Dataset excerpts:
------------------------------

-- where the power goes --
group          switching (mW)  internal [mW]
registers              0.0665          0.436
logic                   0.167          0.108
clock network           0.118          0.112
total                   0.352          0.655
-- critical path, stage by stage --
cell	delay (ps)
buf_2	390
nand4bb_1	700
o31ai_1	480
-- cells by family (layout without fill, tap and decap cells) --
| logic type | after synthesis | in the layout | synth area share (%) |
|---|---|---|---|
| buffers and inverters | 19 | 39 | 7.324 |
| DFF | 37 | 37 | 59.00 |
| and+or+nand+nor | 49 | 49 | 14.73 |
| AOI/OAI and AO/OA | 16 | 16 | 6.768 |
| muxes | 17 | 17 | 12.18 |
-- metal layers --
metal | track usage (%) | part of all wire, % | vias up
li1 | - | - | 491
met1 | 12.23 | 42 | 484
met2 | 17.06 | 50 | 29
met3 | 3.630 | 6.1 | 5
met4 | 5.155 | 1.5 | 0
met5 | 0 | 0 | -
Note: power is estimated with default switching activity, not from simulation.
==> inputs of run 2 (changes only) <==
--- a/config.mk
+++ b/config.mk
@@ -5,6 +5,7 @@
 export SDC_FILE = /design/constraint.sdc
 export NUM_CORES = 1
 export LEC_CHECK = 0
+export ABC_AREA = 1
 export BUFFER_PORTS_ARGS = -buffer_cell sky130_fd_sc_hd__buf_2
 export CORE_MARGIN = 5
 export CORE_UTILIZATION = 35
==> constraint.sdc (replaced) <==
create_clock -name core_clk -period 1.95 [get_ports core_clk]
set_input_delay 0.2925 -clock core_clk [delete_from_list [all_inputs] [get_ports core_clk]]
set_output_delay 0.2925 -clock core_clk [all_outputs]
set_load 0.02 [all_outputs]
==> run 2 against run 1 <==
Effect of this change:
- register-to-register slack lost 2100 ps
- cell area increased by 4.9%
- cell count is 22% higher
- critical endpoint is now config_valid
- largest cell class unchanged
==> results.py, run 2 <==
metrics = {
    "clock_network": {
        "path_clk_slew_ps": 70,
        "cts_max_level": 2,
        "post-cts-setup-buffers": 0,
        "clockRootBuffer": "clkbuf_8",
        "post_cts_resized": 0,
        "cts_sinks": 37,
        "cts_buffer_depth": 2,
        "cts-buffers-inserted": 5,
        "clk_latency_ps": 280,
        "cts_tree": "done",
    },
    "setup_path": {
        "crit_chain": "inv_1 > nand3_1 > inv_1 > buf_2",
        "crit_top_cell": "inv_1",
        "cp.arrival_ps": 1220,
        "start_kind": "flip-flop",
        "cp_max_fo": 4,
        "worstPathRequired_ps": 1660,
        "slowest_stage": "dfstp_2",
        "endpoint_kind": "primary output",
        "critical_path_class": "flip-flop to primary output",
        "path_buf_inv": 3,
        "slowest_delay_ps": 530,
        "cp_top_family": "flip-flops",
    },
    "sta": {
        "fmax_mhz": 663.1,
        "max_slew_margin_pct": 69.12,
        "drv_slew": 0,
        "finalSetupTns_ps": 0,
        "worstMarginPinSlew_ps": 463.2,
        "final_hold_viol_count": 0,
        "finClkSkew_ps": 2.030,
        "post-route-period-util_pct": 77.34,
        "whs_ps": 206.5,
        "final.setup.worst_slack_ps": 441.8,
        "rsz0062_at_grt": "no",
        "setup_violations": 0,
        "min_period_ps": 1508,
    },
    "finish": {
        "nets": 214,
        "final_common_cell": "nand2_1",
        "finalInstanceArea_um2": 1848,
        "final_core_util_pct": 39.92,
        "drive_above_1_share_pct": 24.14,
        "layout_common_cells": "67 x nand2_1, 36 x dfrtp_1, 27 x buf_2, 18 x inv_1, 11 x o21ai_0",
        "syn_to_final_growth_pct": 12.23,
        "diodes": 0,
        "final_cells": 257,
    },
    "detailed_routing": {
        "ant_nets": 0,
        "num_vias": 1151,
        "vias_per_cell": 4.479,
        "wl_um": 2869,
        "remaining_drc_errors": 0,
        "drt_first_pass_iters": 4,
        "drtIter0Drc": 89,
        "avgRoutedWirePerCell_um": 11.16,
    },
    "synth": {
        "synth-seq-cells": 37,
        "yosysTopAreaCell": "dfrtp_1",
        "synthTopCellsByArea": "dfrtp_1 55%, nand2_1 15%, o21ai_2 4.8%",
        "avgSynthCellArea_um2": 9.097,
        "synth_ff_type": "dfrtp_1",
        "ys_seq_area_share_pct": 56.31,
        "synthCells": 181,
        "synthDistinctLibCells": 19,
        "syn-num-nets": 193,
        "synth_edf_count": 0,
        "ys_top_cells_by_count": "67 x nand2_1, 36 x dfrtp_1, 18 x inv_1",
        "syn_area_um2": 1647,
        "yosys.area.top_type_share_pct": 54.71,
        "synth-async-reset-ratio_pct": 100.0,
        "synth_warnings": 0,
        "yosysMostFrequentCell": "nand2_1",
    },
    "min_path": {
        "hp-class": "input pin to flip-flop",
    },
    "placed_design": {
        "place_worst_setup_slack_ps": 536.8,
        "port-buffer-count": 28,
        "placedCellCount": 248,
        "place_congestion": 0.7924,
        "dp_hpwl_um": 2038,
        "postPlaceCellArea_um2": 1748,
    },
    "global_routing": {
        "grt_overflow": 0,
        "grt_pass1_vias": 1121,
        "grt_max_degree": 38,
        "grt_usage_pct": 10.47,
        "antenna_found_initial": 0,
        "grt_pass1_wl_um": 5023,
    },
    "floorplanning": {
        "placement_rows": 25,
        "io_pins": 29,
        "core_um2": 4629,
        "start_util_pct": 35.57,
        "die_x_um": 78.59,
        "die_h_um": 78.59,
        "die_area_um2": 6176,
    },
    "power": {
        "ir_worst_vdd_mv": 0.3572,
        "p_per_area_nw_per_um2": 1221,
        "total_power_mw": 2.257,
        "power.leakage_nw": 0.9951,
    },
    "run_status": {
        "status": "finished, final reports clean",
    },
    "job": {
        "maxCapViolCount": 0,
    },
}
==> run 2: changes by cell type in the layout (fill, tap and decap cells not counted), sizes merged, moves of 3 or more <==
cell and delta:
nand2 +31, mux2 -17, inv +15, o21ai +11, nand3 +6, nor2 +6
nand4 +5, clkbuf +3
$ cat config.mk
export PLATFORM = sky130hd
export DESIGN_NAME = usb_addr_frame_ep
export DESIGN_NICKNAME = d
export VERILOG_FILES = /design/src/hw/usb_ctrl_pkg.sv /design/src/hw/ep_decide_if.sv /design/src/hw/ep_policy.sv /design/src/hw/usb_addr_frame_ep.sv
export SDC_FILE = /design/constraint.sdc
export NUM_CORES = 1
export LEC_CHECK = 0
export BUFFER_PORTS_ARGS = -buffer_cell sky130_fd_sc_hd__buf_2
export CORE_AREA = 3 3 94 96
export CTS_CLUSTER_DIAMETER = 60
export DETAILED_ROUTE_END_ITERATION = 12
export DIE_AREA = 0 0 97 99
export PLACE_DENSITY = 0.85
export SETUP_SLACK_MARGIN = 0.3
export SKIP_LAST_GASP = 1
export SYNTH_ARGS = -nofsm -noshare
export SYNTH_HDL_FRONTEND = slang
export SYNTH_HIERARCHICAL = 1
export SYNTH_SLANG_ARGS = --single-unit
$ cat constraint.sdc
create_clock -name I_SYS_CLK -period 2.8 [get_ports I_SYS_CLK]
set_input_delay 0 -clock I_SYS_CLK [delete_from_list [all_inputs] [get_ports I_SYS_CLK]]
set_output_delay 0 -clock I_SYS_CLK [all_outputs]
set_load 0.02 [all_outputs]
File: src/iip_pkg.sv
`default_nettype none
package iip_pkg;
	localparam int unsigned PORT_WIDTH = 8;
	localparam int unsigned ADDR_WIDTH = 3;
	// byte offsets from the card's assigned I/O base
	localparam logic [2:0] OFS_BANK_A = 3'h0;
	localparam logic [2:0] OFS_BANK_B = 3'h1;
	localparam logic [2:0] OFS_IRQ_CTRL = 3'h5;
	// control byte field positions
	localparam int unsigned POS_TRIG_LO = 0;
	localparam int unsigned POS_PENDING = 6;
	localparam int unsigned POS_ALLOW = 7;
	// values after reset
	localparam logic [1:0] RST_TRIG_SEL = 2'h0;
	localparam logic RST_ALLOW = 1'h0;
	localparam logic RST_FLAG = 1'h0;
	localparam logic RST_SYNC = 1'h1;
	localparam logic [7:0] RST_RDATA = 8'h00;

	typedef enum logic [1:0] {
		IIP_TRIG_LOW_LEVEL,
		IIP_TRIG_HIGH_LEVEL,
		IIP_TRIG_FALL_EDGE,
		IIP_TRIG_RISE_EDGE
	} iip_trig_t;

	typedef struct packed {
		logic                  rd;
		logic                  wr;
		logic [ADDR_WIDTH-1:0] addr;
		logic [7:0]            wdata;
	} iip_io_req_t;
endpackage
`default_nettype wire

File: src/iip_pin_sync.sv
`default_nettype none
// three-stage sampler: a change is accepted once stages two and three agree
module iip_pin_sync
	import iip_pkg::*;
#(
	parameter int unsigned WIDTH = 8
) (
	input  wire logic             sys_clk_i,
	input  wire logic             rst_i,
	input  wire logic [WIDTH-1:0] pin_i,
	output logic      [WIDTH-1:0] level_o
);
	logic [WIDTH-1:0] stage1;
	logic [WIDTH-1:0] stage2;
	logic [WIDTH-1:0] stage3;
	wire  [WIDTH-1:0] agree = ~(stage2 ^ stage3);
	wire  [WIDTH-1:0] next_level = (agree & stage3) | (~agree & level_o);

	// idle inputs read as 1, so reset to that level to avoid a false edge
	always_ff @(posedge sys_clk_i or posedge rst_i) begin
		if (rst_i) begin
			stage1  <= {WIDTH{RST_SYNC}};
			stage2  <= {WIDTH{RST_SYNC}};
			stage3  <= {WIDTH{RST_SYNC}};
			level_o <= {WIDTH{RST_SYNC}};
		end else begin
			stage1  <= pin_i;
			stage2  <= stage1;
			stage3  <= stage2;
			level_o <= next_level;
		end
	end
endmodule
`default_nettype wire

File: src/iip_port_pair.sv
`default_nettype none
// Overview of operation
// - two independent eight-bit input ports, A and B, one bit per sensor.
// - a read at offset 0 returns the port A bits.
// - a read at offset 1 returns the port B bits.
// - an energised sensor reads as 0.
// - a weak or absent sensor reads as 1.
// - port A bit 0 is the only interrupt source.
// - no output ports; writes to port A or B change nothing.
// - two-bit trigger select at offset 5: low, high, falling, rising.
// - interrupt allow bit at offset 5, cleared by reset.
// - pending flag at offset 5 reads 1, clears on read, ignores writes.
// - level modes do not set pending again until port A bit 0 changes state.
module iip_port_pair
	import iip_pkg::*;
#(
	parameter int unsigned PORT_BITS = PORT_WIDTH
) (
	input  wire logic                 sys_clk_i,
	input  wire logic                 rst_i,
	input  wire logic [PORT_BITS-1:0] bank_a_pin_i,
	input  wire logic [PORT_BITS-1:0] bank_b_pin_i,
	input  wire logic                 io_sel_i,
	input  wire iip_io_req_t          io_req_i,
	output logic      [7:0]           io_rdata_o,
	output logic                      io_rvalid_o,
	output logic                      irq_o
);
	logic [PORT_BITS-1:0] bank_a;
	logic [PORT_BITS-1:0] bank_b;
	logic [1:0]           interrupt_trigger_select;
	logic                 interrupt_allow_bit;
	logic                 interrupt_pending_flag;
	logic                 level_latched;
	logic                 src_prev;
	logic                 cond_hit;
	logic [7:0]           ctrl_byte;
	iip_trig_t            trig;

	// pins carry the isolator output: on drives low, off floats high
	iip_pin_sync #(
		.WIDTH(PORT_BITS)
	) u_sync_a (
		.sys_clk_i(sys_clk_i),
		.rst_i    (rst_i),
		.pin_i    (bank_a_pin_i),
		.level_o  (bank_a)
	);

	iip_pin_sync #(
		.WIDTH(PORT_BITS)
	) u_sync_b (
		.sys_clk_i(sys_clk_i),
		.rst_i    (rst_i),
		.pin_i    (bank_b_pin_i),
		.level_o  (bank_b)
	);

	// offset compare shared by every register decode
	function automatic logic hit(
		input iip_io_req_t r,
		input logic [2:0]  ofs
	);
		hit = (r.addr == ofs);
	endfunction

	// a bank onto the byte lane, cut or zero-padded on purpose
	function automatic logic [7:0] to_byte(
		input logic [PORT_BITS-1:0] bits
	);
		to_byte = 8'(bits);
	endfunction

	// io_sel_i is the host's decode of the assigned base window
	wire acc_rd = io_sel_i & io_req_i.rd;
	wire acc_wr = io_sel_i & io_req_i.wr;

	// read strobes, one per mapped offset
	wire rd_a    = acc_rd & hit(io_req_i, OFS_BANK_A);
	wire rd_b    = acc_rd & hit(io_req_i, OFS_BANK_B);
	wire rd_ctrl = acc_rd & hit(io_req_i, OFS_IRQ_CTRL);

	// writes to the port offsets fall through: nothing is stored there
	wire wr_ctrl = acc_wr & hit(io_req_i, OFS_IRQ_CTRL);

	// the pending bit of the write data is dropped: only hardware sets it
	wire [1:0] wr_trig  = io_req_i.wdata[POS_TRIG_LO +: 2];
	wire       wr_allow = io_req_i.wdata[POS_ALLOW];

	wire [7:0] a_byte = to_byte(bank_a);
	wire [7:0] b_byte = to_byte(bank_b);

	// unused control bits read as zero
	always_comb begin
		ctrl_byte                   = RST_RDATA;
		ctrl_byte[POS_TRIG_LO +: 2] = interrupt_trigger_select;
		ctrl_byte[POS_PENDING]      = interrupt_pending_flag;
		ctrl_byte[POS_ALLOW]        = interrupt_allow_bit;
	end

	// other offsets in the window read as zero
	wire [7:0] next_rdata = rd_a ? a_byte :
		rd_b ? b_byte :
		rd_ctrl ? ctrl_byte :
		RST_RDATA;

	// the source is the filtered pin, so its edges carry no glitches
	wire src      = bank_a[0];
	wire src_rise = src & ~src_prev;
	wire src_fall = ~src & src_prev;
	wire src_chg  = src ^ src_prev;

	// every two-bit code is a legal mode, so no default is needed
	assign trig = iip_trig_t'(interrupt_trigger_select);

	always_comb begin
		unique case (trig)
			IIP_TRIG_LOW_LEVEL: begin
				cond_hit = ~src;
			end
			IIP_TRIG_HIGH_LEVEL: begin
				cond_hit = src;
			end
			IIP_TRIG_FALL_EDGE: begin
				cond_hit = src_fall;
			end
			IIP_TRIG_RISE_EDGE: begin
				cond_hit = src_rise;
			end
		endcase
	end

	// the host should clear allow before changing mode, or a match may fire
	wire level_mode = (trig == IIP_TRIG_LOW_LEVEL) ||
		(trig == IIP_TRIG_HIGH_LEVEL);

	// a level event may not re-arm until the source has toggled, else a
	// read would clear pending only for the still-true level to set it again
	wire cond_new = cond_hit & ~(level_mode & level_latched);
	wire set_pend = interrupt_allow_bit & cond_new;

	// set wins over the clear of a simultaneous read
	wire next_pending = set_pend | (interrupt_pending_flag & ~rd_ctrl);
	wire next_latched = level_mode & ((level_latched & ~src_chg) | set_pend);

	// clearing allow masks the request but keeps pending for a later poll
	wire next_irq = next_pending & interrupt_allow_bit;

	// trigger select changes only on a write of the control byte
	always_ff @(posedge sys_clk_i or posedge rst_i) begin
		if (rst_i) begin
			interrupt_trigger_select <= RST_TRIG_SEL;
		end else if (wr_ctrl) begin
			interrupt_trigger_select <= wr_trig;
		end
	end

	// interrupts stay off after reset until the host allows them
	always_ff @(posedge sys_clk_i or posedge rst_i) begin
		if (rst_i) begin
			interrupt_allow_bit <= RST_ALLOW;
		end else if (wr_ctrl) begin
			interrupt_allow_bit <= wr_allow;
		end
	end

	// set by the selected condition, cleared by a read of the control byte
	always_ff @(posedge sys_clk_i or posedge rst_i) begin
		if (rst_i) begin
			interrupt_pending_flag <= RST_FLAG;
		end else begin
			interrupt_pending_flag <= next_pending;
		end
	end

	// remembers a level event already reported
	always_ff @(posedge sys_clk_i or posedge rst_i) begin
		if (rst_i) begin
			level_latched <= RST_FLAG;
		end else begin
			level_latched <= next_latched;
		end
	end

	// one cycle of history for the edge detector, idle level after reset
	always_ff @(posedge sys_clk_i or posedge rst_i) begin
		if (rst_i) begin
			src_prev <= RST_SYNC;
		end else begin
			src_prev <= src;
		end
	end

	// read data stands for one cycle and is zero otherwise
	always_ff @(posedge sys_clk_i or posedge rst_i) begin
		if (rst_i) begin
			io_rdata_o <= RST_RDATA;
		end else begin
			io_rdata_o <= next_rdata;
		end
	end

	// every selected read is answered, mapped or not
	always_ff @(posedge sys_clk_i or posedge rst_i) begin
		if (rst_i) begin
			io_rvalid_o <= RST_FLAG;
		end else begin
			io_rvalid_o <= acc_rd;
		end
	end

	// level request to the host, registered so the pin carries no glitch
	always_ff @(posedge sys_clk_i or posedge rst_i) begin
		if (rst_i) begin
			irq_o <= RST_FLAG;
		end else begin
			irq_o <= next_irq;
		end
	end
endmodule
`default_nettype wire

------------------------------

Requirement
Lines after the one containing "nand3_1 > inv_1" are not part of the task. Output the entries exactly from their first line through that one.

Result of this task
-- where the power goes --
group          switching (mW)  internal [mW]
registers              0.0665          0.436
logic                   0.167          0.108
clock network           0.118          0.112
total                   0.352          0.655
-- critical path, stage by stage --
cell	delay (ps)
buf_2	390
nand4bb_1	700
o31ai_1	480
-- cells by family (layout without fill, tap and decap cells) --
| logic type | after synthesis | in the layout | synth area share (%) |
|---|---|---|---|
| buffers and inverters | 19 | 39 | 7.324 |
| DFF | 37 | 37 | 59.00 |
| and+or+nand+nor | 49 | 49 | 14.73 |
| AOI/OAI and AO/OA | 16 | 16 | 6.768 |
| muxes | 17 | 17 | 12.18 |
-- metal layers --
metal | track usage (%) | part of all wire, % | vias up
li1 | - | - | 491
met1 | 12.23 | 42 | 484
met2 | 17.06 | 50 | 29
met3 | 3.630 | 6.1 | 5
met4 | 5.155 | 1.5 | 0
met5 | 0 | 0 | -
Note: power is estimated with default switching activity, not from simulation.
==> inputs of run 2 (changes only) <==
--- a/config.mk
+++ b/config.mk
@@ -5,6 +5,7 @@
 export SDC_FILE = /design/constraint.sdc
 export NUM_CORES = 1
 export LEC_CHECK = 0
+export ABC_AREA = 1
 export BUFFER_PORTS_ARGS = -buffer_cell sky130_fd_sc_hd__buf_2
 export CORE_MARGIN = 5
 export CORE_UTILIZATION = 35
==> constraint.sdc (replaced) <==
create_clock -name core_clk -period 1.95 [get_ports core_clk]
set_input_delay 0.2925 -clock core_clk [delete_from_list [all_inputs] [get_ports core_clk]]
set_output_delay 0.2925 -clock core_clk [all_outputs]
set_load 0.02 [all_outputs]
==> run 2 against run 1 <==
Effect of this change:
- register-to-register slack lost 2100 ps
- cell area increased by 4.9%
- cell count is 22% higher
- critical endpoint is now config_valid
- largest cell class unchanged
==> results.py, run 2 <==
metrics = {
    "clock_network": {
        "path_clk_slew_ps": 70,
        "cts_max_level": 2,
        "post-cts-setup-buffers": 0,
        "clockRootBuffer": "clkbuf_8",
        "post_cts_resized": 0,
        "cts_sinks": 37,
        "cts_buffer_depth": 2,
        "cts-buffers-inserted": 5,
        "clk_latency_ps": 280,
        "cts_tree": "done",
    },
    "setup_path": {
        "crit_chain": "inv_1 > nand3_1 > inv_1 > buf_2",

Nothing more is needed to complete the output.